Both chapbooks and zines are simple to make.    You simply nest four or five folded pages and attach (either using a stapler, or needle and thread and a binding method called the “pamphlet stitch”) to a heavier piece of paper for the cover.

And why do people get such a kick out of making their own books.  I asked Johnna Schmidt of the University of Maryland,  who directs a two year creative writing residential program there–mostly for upper classman.  During their last semester they learn how to simply bind a book of their own writings.

“The experience of curating your best work in order to make a book…is a real act of commitment.  I think it sharpens for people their idea of who they are and what is important to them…  A book that you have hand-made inevitably becomes a sacred object, ” she says.

A library in the small town of Zutphen (located in the eastern part of the Netherlands) with chained books.
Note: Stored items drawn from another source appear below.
==> src/rtl/nfd_counter.sv <==
// Programmable cycle counter: terminal count flags the last clock of a
// period of ratio_i clocks. Assumes ratio_i >= 2 and changes only at tc_o.
module nfd_counter #(
    parameter int RAT_W = nfd_pkg::NFD_INT_W + 1
) (
    input  logic             clk,
    input  logic             rst_n,
    input  logic [RAT_W-1:0] ratio_i,
    output logic             tc_o
);
    logic [RAT_W-1:0] cnt_q;

    // Detect the last clock of the period
    always_comb tc_o = (cnt_q == (ratio_i - 1'b1));

    // Count up, reload to zero after terminal count
    always_ff @(posedge clk) begin
        if (!rst_n) begin
            cnt_q <= '0;
        end else if (tc_o) begin
            cnt_q <= '0;
        end else begin
            cnt_q <= cnt_q + 1'b1;
        end
    end

    // count stays inside the period and pulses are single clocks
    p_cnt_bound_r2: assert property (@(posedge clk) disable iff (!rst_n)
        cnt_q < ratio_i);
    p_single_pulse_r2: assert property (@(posedge clk) disable iff (!rst_n)
        tc_o |=> !tc_o);
endmodule

==> src/rtl/fracn_ratio_gen.sv <==
// Fractional-N ratio generator: stages configuration, applies it at a
// period boundary, steps a third-order modulo-MOD modulator once per
// division and divides clk by INT + offset. Assumes INT >= 31, MOD >= 2,
// FRAC < MOD.
module fracn_ratio_gen #(
    parameter int INT_W   = nfd_pkg::NFD_INT_W,
    parameter int MOD_W   = nfd_pkg::NFD_MOD_W,
    parameter int RST_INT = 64,
    parameter int RST_MOD = 2
) (
    input  logic               clk,
    input  logic               rst_n,
    input  logic [INT_W-1:0]   cfg_int,
    input  logic [MOD_W-1:0]   cfg_frac,
    input  logic [MOD_W-1:0]   cfg_mod,
    input  logic               cfg_load,
    output logic               div_pulse,
    output logic [INT_W:0]     cur_ratio
);
    localparam int RAT_W  = INT_W + 1;
    localparam int STAGES = nfd_pkg::NFD_STAGES;

    logic [INT_W-1:0] stage_int, act_int;
    logic [MOD_W-1:0] stage_frac, act_frac, stage_mod, act_mod;
    logic             pend_q;
    logic [RAT_W-1:0] ratio_q, ratio_next;
    logic             tc, apply, step;
    logic [STAGES-1:0] carry;
    logic [MOD_W-1:0] chain [0:STAGES];
    nfd_pkg::nfd_ofs_t offset;
    logic signed [RAT_W:0] ratio_sum;

    // Decide what the period end does
    always_comb begin
        apply = tc && pend_q;
        step  = tc && !pend_q;
    end

    // Stage configuration and remember that a load is waiting
    always_ff @(posedge clk) begin
        if (!rst_n) begin
            stage_int  <= INT_W'(RST_INT);
            stage_frac <= '0;
            stage_mod  <= MOD_W'(RST_MOD);
            pend_q     <= 1'b0;
        end else begin
            if (cfg_load) begin
                stage_int  <= cfg_int;
                stage_frac <= cfg_frac;
                stage_mod  <= cfg_mod;
            end
            if (cfg_load) begin
                pend_q <= 1'b1;
            end else if (tc) begin
                pend_q <= 1'b0;
            end
        end
    end

    // Move staged values into the active set at a boundary
    always_ff @(posedge clk) begin
        if (!rst_n) begin
            act_int  <= INT_W'(RST_INT);
            act_frac <= '0;
            act_mod  <= MOD_W'(RST_MOD);
        end else if (apply) begin
            act_int  <= stage_int;
            act_frac <= stage_frac;
            act_mod  <= stage_mod;
        end
    end

    assign chain[0] = act_frac;

    genvar gi;
    generate
        for (gi = 0; gi < STAGES; gi++) begin : g_acc
            nfd_mod_acc #(.MOD_W(MOD_W)) u_acc (
                .clk     (clk),
                .rst_n   (rst_n),
                .clr     (apply),
                .step    (step),
                .mod_i   (act_mod),
                .add_i   (chain[gi]),
                .carry_o (carry[gi]),
                .next_o  (chain[gi+1])
            );
        end
    endgenerate

    nfd_shaper u_shaper (
        .clk      (clk),
        .rst_n    (rst_n),
        .clr      (apply),
        .step     (step),
        .carry_i  (carry),
        .offset_o (offset)
    );

    // Add the signed offset to the active integer
    always_comb begin
        ratio_sum  = $signed({2'b0, act_int}) + $signed({{(RAT_W-3){offset[3]}}, offset});
        ratio_next = ratio_sum[RAT_W-1:0];
    end

    // Hold the ratio of the division in progress
    always_ff @(posedge clk) begin
        if (!rst_n) begin
            ratio_q <= RAT_W'(RST_INT);
        end else if (apply) begin
            ratio_q <= {1'b0, stage_int};
        end else if (step) begin
            ratio_q <= ratio_next;
        end
    end

    nfd_counter #(.RAT_W(RAT_W)) u_cnt (
        .clk     (clk),
        .rst_n   (rst_n),
        .ratio_i (ratio_q),
        .tc_o    (tc)
    );

    assign div_pulse = tc;
    assign cur_ratio = ratio_q;

    // ratio is held except at a period end
    p_ratio_hold_r3: assert property (@(posedge clk) disable iff (!rst_n)
        !tc |=> $stable(ratio_q));
    // ratio never strays more than the modulator range from INT
    p_offset_range_r4: assert property (@(posedge clk) disable iff (!rst_n)
        (($signed({2'b0, ratio_q}) - $signed({2'b0, act_int})) >= -3) &&
        (($signed({2'b0, ratio_q}) - $signed({2'b0, act_int})) <= 4));
    // a zero numerator gives a pure integer ratio
    p_integer_mode_r5: assert property (@(posedge clk) disable iff (!rst_n)
        (act_frac == '0) |-> (ratio_q == {1'b0, act_int}));
    // an applied load starts with the staged integer exactly
    p_apply_int_r8: assert property (@(posedge clk) disable iff (!rst_n)
        apply |=> (ratio_q == {1'b0, $past(stage_int)}));
endmodule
The concept of a book as a sacred object is not new.  During medieval times large portions of the population were becoming literate so books were very much desired, but were also expensive.  What’s a library to do to keep books from being stolen, yet allow the community access to them?  The solution was simple:  Chain the books to a railing. Some of these libraries still exist.  Yet despite these extreme measures, keys to the front door were often give to the town canons or monks, and sometimes to the townspeople so they could have easy access to library.  Books were sacred but the town fathers also wanted to give the community access to these chained books.